The City of Goleta is initiating a new Capital Improvement Program (CIP) project which will take steps toward making Hollister Avenue in Old Town a “Complete Street”. At the January 19, 2021, City Council meeting, Council approved the new project and also approved using $70,000 from the Measure A fund balance to begin traffic and engineering analysis to develop the Conceptual Design for the new Hollister Avenue Old Town Interim Striping Project. Measure A funds can only be used to fund local transportation projects consisting of road repair, traffic relief and safety measures.
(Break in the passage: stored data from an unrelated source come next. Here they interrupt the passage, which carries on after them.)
This design comes from an exercise in tuning for small area and a short achievable clock period on the open sky130 flow, not from production work.
Function was checked by simulation only, so behaviour that the tests miss may differ from the original.
Power is estimated from default activity; no workload was simulated.

## run.sh

```bash
#!/bin/bash
# synth_recipe.tcl (not shown) runs the flow's synth.tcl, then flattens the netlist and writes it again
# the make line also repeats each setting of config.mk as NAME=value (left out here)
make -C /OpenROAD-flow-scripts/flow DESIGN_CONFIG=/design/flow/config.mk WORK_HOME=/design/flow/orfs CLKGATE_MAP_FILE= SYNTH_SCRIPT=/design/flow/synth_recipe.tcl finish
```

## config.mk

```make
export PLATFORM = sky130hd
export DESIGN_NAME = ledsr_core
export DESIGN_NICKNAME = ledsr_core
export VERILOG_FILES = /design/flow/design.v
export SDC_FILE = /design/flow/constraint.sdc
export NUM_CORES = 4
export LEC_CHECK = 0
export ABC_CLOCK_PERIOD_IN_PS = 2700
export CAP_MARGIN = 20
export CORE_MARGIN = 2
export CORE_UTILIZATION = 60
export CTS_BUF_LIST = sky130_fd_sc_hd__clkbuf_4 sky130_fd_sc_hd__clkbuf_8
export PLACE_DENSITY = 0.7
export SETUP_SLACK_MARGIN = 4.3
export SLEW_MARGIN = 20
```

## constraint.sdc

```tcl
create_clock -name core_clock -period 7.0 [get_ports {clk}]
set_input_delay 1.4000 -clock core_clock [delete_from_list [all_inputs] [get_ports {clk}]]
set_output_delay 1.4000 -clock core_clock [all_outputs]
set_load 0.01 [all_outputs]
```

## design.v

```verilog
module ledsr_core (
    input  wire       clk,
    input  wire       rst,         
    input  wire       en,          
    input  wire       wr_en,       
    input  wire [7:0] wr_addr,     
    input  wire [7:0] wr_data,
    input  wire       start,       
    output reg        busy,
    output reg        pin_data,
    output reg        pin_clk,
    output reg        pin_stb
);
    reg [1535:0] fr;
    genvar gl, gc, gn;
    generate
        for (gl = 0; gl < 8; gl = gl + 1) begin : g_led
            for (gc = 0; gc < 3; gc = gc + 1) begin : g_chan
                for (gn = 0; gn < 8; gn = gn + 1) begin : g_lane
                    wire sel = wr_en && (wr_addr == {gl[2:0], gc[1:0], gn[2:0]});
                    always @(posedge clk)
                        if (sel)
                            fr[((gl * 3 + gc) * 8 + gn) * 8 +: 8] <= wr_data;
                end
            end
        end
    endgenerate
    reg [2:0] led_i;
    reg [1:0] chan_k;
    reg [2:0] plane_p;
    reg [7:0] part_r, part_g, part_b;    
    reg [1:0] k_d;
    generate
        for (gn = 0; gn < 8; gn = gn + 1) begin : g_rd
            wire [63:0] vr, vg, vb;
            for (gl = 0; gl < 8; gl = gl + 1) begin : g_rl
                assign vr[gl * 8 +: 8] = fr[((gl * 3 + 0) * 8 + gn) * 8 +: 8];
                assign vg[gl * 8 +: 8] = fr[((gl * 3 + 1) * 8 + gn) * 8 +: 8];
                assign vb[gl * 8 +: 8] = fr[((gl * 3 + 2) * 8 + gn) * 8 +: 8];
            end
            always @(posedge clk) begin
                part_r[gn] <= vr[{led_i, plane_p}];
                part_g[gn] <= vg[{led_i, plane_p}];
                part_b[gn] <= vb[{led_i, plane_p}];
            end
        end
    endgenerate
    wire [7:0] sel_part = (k_d == 2'd0) ? part_g :
                          (k_d == 2'd1) ? part_r : part_b;
    wire [7:0] word_d;
    generate
        for (gn = 0; gn < 8; gn = gn + 1) begin : g_wd
            assign word_d[7 - gn] = sel_part[gn];
        end
    endgenerate
    reg [7:0] fifo_mem [0:7];
    reg [2:0] fifo_wp, fifo_rp;
    reg [3:0] fifo_count;
    reg       push_d;
    reg [2:0] wp_d;
    wire fifo_full  = fifo_count[3];
    wire fifo_empty = (fifo_count == 4'd0);
    reg        feeding;
    reg [12:0] lfsr;
    localparam [12:0] LFSR_SEED = 13'h0001;
    localparam [12:0] LFSR_END  = 13'h1113;  
    wire [12:0] lfsr_next = {lfsr[11:0], lfsr[12] ^ lfsr[3] ^ lfsr[2] ^ lfsr[0]};
    wire push      = feeding && !fifo_full;
    wire last_word = (led_i == 3'd7) && (chan_k == 2'd2) && (plane_p == 3'd0);
    always @(posedge clk) begin
        k_d <= chan_k;
        if (rst) begin
            busy    <= 1'b0;
            feeding <= 1'b0;
            led_i   <= 3'd0;
            chan_k  <= 2'd0;
            plane_p <= 3'd7;
        end else if (!busy) begin
            if (start) begin
                busy    <= 1'b1;
                feeding <= 1'b1;
                led_i   <= 3'd0;
                chan_k  <= 2'd0;
                plane_p <= 3'd7;
            end
        end else if (feeding) begin
            if (push) begin
                if (last_word) begin
                    feeding <= 1'b0;
                    lfsr    <= LFSR_SEED;
                end else if (plane_p != 3'd0) begin
                    plane_p <= plane_p - 3'd1;
                end else begin
                    plane_p <= 3'd7;
                    if (chan_k != 2'd2) begin
                        chan_k <= chan_k + 2'd1;
                    end else begin
                        chan_k <= 2'd0;
                        led_i  <= led_i + 3'd1;
                    end
                end
            end
        end else begin
            if (lfsr == LFSR_END)
                busy <= 1'b0;
            else
                lfsr <= lfsr_next;
        end
    end
    localparam [2:0] ST_HEADER = 3'd0, ST_PULL = 3'd1,
                     ST_LOOP0  = 3'd2, ST_LOOP1 = 3'd3, ST_LOOP2 = 3'd4;
    reg [2:0] st;
    reg [2:0] cnt;
    reg       ph;
    reg [7:0] osr;
    reg       pop_d;
    reg [2:0] rp_d;
    wire pop = en && (st == ST_PULL) && !fifo_empty;
    integer j;
    always @(posedge clk) begin
        push_d <= push && !rst;
        wp_d   <= fifo_wp;
        if (push_d)
            fifo_mem[wp_d] <= word_d;
        pop_d <= pop && !rst;
        rp_d  <= fifo_rp;
        if (pop_d)
            osr <= fifo_mem[rp_d];
        if (rst) begin
            fifo_wp    <= 3'd0;
            fifo_rp    <= 3'd0;
            fifo_count <= 4'd0;
        end else begin
            if (push)
                fifo_wp <= fifo_wp + 3'd1;
            if (pop)
                fifo_rp <= fifo_rp + 3'd1;
            if (push && !pop)
                fifo_count <= fifo_count + 4'd1;
            else if (pop && !push)
                fifo_count <= fifo_count - 4'd1;
        end
    end
    always @(posedge clk) begin
        if (rst) begin
            st       <= ST_HEADER;
            cnt      <= 3'd0;
            ph       <= 1'b0;
            pin_data <= 1'b0;
            pin_clk  <= 1'b0;
            pin_stb  <= 1'b0;
        end else if (en) begin
            case (st)
                ST_HEADER: begin
                    pin_data <= 1'b1;
                    pin_clk  <= 1'b0;
                    pin_stb  <= 1'b1;
                    st       <= ST_PULL;
                end
                ST_PULL: begin
                    if (!fifo_empty) begin
                        cnt <= 3'd0;
                        ph  <= 1'b0;
                        st  <= ST_LOOP0;
                    end
                end
                ST_LOOP0, ST_LOOP1, ST_LOOP2: begin
                    if (!ph) begin
                        if (st == ST_LOOP0)
                            pin_data <= 1'b1;
                        else if (st == ST_LOOP1)
                            pin_data <= osr[~cnt];
                        else
                            pin_data <= 1'b0;
                        pin_clk <= 1'b0;
                        pin_stb <= 1'b0;
                        ph      <= 1'b1;
                    end else begin
                        pin_clk <= 1'b1;
                        ph      <= 1'b0;
                        cnt     <= cnt + 3'd1;
                        if (cnt == 3'd7)
                            st <= (st == ST_LOOP0) ? ST_LOOP1 :
                                  (st == ST_LOOP1) ? ST_LOOP2 : ST_HEADER;
                    end
                end
                default: st <= ST_HEADER;
            endcase
        end
    end
endmodule
```

==> results of run 1 <==
-- where the power goes --
| group | total [mW] | switching, mW | internal (mW) |
|---|---|---|---|
| Combinational | 1.18 | 0.700 | 0.482 |
| Clock | 8.21 | 3.69 | 4.52 |
| Sequential | 11.2 | 0.0555 | 11.1 |
| Total | 20.6 | 4.45 | 16.1 |
-- repair_timing --
item                                    CTS  global route
resized for setup                       213           106
endpoints found under the hold margin     0             0
gates cloned                              5             2
setup buffers                            35            17
setup endpoints to repair              1289          1481
pin swaps                                 4             8
-- layout make-up --
type                       instances  area (µm²)
sequential                      1685       49980
fill                            6336       32380
multi-input combinational       1204       15800
clock buffer                     387        4788
timing repair buffer             144        1782
tap                             1403        1755
clock inverter                    94       514.2
inverter                           9       36.28
antenna                            3       7.507
-- cells by family (layout without fill, tap and decap cells) --
logic type	count (synthesis)	in the layout	share of synthesized area
compound gates	256	256	0.02986
xor+xnor	12	12	0.001625
fa+ha+maj	12	12	0.002438
buf+inv	173	634	0.01252
flops	1685	1685	0.7726
mux	481	481	0.1521
other cells	0	3	0
simple gates	443	443	0.02887
-- cell usage in the layout, fill, tap and decap left out, types with 21 or more instances in the layout --
master,n
sky130_fd_sc_hd__mux4_2,400
sky130_fd_sc_hd__nand2_1,86
sky130_fd_sc_hd__clkinv_1,57
sky130_fd_sc_hd__a221o_1,26
sky130_fd_sc_hd__edfxtp_1,1621
sky130_fd_sc_hd__buf_12,24
sky130_fd_sc_hd__a211o_1,21
sky130_fd_sc_hd__dfxtp_1,54
sky130_fd_sc_hd__buf_6,21
sky130_fd_sc_hd__a22oi_1,97
sky130_fd_sc_hd__o22a_1,21
sky130_fd_sc_hd__clkinv_2,22
sky130_fd_sc_hd__mux2i_1,64
sky130_fd_sc_hd__nor2_1,55
sky130_fd_sc_hd__buf_4,71
sky130_fd_sc_hd__clkbuf_4,86
sky130_fd_sc_hd__clkbuf_8,302
sky130_fd_sc_hd__o21ai_0,36
sky130_fd_sc_hd__nor2_4,178
-- worst min-delay path by stage --
| stage | from | end | slack, ns | depth (start not counted) |
|---|---|---|---|---|
| 2_1_floorplan | fifo_rp[2]$_SDFFE_PP0P_ | rp_d[2]$_DFF_P_ | 0.35 | 0 |
| 3_3_place_gp | fifo_wp[2]$_SDFFE_PP0P_ | wp_d[2]$_DFF_P_ | 0.36 | 0 |
| 3_5_place_dp | fifo_wp[2]$_SDFFE_PP0P_ | wp_d[2]$_DFF_P_ | 0.36 | 0 |
| 4_1_cts | fifo_rp[2]$_SDFFE_PP0P_ | rp_d[2]$_DFF_P_ | 0.35 | 0 |
| 5_1_grt | fifo_rp[2]$_SDFFE_PP0P_ | rp_d[2]$_DFF_P_ | 0.35 | 0 |
| 6_report | fifo_rp[2]$_SDFFE_PP0P_ | rp_d[2]$_DFF_P_ | 0.36 | 0 |
-- through the flow --
| stage | std cells | power, mW | hold WS, ns | worst slack [ns] |
|---|---|---|---|---|
| 2_1_floorplan | 3062 | 12.03 | 0.3489 | 4.032 |
| 3_3_place_gp | 4386 | 12.44 | 0.3593 | 2.611 |
| 3_5_place_dp | 4386 | 12.46 | 0.3567 | 2.474 |
| 4_1_cts | 4907 | 20.67 | 0.3484 | 3.956 |
| 5_1_grt | 4929 | 21.23 | 0.3466 | 4.171 |
| 6_report | 4929 | 20.57 | 0.3551 | 4.219 |
-- sequential cells by signal, indices dropped and copies added (netlist names), 2 cells and up --
| name | count |
|---|---|
| osr | 8 |
| k_d | 2 |
| led_i | 3 |
| cnt | 3 |
| st | 3 |
| fifo_count | 4 |
| fr | 1536 |
| fifo_rp | 3 |
| wp_d | 3 |
| rp_d | 3 |
| lfsr | 13 |
| part_b | 8 |
| part_r | 8 |
| fifo_mem | 64 |
| fifo_wp | 3 |
| chan_k | 2 |
| part_g | 8 |
| plane_p | 3 |
-- routing by layer --
metal | share of wire | up-vias
met5 | 0.00043 | -
met4 | 0.023 | 10
met3 | 0.11 | 273
met2 | 0.49 | 1756
met1 | 0.38 | 16900
li1 | - | 13340
==> implementation parameters, run 1 <==
Parameter                              Value

Critical path
  Top Family by Delay on Critical Path ... flip-flops
  RR Endpoint ... part_b[2]$_DFF_P_
  Largest stage delay on the critical path ... 0.35 ns
  Critical register-to-register path startpoint ... plane_p[0]$_SDFFE_PP1P_
  Element type at the critical path start ... flop
  Depth of the most critical reg-to-reg path ... 8
  Number of gates on the worst path with buffers counted ... 1
  Reg2reg setup slack ... 4.36 ns
  Critical path launch point ... busy$_SDFF_PP0_
  Data required time at the worst endpoint ... 5.60 ns
  Critical Path, Cell by Cell ... buf_6
  Crit path capture ... busy
  Kind of end point of the critical path ... output port
  Slowest cell on crit path ... sky130_fd_sc_hd__dfxtp_4
  Maximum fanout count along the critical path ... 2
  Number of buffers and inverters on the critical path ... 1
  Arr. time, crit path ... 1.38 ns
  Classification of the worst setup path ... reg2out

GRT
  Number of global-route vias before repair ... 33.84k
  Global-route wire length before repair ... 221400 µm
  Peak-usage layer in the global routing report ... met2
  Met3 global-route usage ... 0.08098
  Remaining Overflow, GRT ... 0
  Global routing met1 resource utilization ... 0.3796
  Largest net degree at the start of global routing ... 120
  Number of antenna violations at the first check in global routing ... 9
  Overall routing resource usage ... 0.2808
  GR met2 Demand/Resource ... 0.4501

CTS
  Number of buffers created by CTS ... 281
  Number of levels in the clock H-tree ... 5
  Maximum root-to-sink buffer count ... 4
  Hold-fix buffer count after cts ... 0
  CTS tree ... done
  Number of clock sinks ... 1685
  Clock root buffer ... sky130_fd_sc_hd__clkbuf_8
  Latest clock arrival within the worst-skew pair ... 0.95 ns
  Clk slew on worst S/H paths ... 0.06 ns

STA
  Number of endpoints with negative hold slack in the final report ... 0
  Time the final worst path needs with I/O delays and setup ... 2.781 ns
  Final Cycle Share ... 0.3973
  RSZ-0062 raised after global routing ... true
  Worst slew pin tran ... 1.110 ns
  Relative slew slack ... 0.2520
  Largest clock skew in the final design ... 0.06929 ns
  Final setup viols ... 0
  Total count of max-transition violations in the final report ... 0
  Accumulated negative setup slack ... 0 ns
  FMAX ... 0.3596 GHz

Outcome
  Status ... no timing/DRC/antenna violations

Floorplan
  Total number of placement rows ... 120
  Initial core utilization ... 0.6040
  Io pins ... 25
  Die footprint ... 0.1104 mm²
  Width of the chip ... 332.3 µm
  Core area ... 0.1071 mm²
  Y dimension of the die ... 332.3 µm

Finish
  Share of post-route cells with drive strength above 1 ... 0.3585
  Final layout net count ... 3358
  Area of all placed cells without fillers ... 0.07467 mm²
  Post-Route Utilization ... 0.6975
  Area growth syn-to-layout ... 15.48%

Placed design
  Post-detailed-placement half-perimeter wirelength ... 76390 µm
  Area post-placement ... 0.06741 mm²
  # port buffers ... 24
  Final Wtd Congestion ... 0.7398

Synth
  Leading post-synthesis cells by instance count ... sky130_fd_sc_hd__edfxtp_1 (1621), sky130_fd_sc_hd__mux4_2 (400), sky130_fd_sc_hd__nor2_1 (253)
  Cell count after synthesis ... 3062
  Yosys cell types ... 46
  Proportion of register bits with asynchronous set or reset after synthesis ... 0
  Post-synthesis register bit count ... 1685
  Primary flip-flop cell chosen by synthesis mapping ... sky130_fd_sc_hd__edfxtp_1
  Most common cell in the netlist ... sky130_fd_sc_hd__edfxtp_1
  Number of synthesis warnings ... 1
  Syn Area/Cell ... 21.12 µm²
  Dominant cell type by area after synthesis ... sky130_fd_sc_hd__edfxtp_1
  Cells taking the most area after synthesis ... sky130_fd_sc_hd__edfxtp_1 (75%), sky130_fd_sc_hd__mux4_2 (14%), sky130_fd_sc_hd__dfxtp_1 (2.0%), sky130_fd_sc_hd__nor2_1 (1.5%), sky130_fd_sc_hd__a22oi_1 (1.1%)
  Seq/Total Area, Yosys ... 0.7726
  Post-synthesis net count ... 3095
  Netlist area before placement ... 0.06466 mm²
  Area share of the largest cell type after synthesis ... 0.7528
  Number of synthesized flops with an enable pin ... 1621

Drt
  Number of DRC violations after detailed-routing iteration 0 ... 3674
  Wire length after detailed routing ... 153000 µm
  Antenna-violating nets left ... 0
  Remaining design rule violation count ... 0
  First-pass DRT Iterations ... 5
  WL/cell ... 31.05 µm
  Via-per-instance ratio ... 6.550
  Via Count ... 32.29k

Power and ir drop
  Power Dens Cells ... 275.5 mW/mm²
  Maximum resistive drop on vdd ... 0.1997 mV
  P_leak ... 23.99 nW

Job
  Max-Cap Viols ... 0

Worst hold path
  Hold Path Class ... reg2reg
==> run 2, diff against run 1 <==
==> config.mk (replaced) <==
export PLATFORM = sky130hd
export DESIGN_NAME = ledsr_core
export DESIGN_NICKNAME = ledsr_core
export VERILOG_FILES = /design/flow/design.v
export SDC_FILE = /design/flow/constraint.sdc
export NUM_CORES = 4
export LEC_CHECK = 0
export CAP_MARGIN = 20
export CORE_MARGIN = 2
export CORE_UTILIZATION = 40
export SLEW_MARGIN = 20
==> run 2 against run 1 <==
Against the previous run: design area shrank 1.8%; first-iteration DRC count fell by 9.9%; clock-buffer cell count fell by 166; die area up 49%; clock skew grew 0.0028 ns; worst setup slack lost 1.0 ns; sequential share of layout area up 1.2 points; non-clock buffer count shrank 53; critical path type is now reg2reg; largest cell class unchanged; largest power group unchanged.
After hearing from staff and a considerable amount of public comment, Council directed staff to move forward with this top priority project. The Interim Striping Project includes reducing Hollister Avenue from four to two lanes in the Old Town corridor and adding Class II bike lanes. The goal is to create safe, convenient and comfortable travel and access for community members of all ages and abilities, regardless of their mode of transportation along Hollister Avenue in Old Town Goleta.

The Hollister Avenue Old Town Interim Striping Project came about due to the long timeline and lack of funding needed to construct the Hollister Avenue Complete Streets Corridor Project. The Hollister Avenue Complete Streets Corridor Project will enhance safety, access and mobility for all users (pedestrians, bicyclists, motorists and transit riders) on Hollister Avenue between Fairview Avenue and State Route 217.

The Interim Striping Project focuses on improvements to the Hollister Avenue corridor between Fairview Avenue and State Route 217 and will be used as a demonstration project looking at implementing improvements which were developed as part of the Complete Streets Corridor Study. The Interim Striping Project will focus primarily on restriping Hollister Avenue in Old Town Goleta as a two-lane roadway with bike lanes and provides an opportunity to gauge the effectiveness and safety of the identified changes before more permanent hardscape improvements are constructed. These other improvements such as sidewalk widening, new medians, landscaping, and other beautification elements also identified as part of the Complete Streets Corridor Project will be deferred to a future project.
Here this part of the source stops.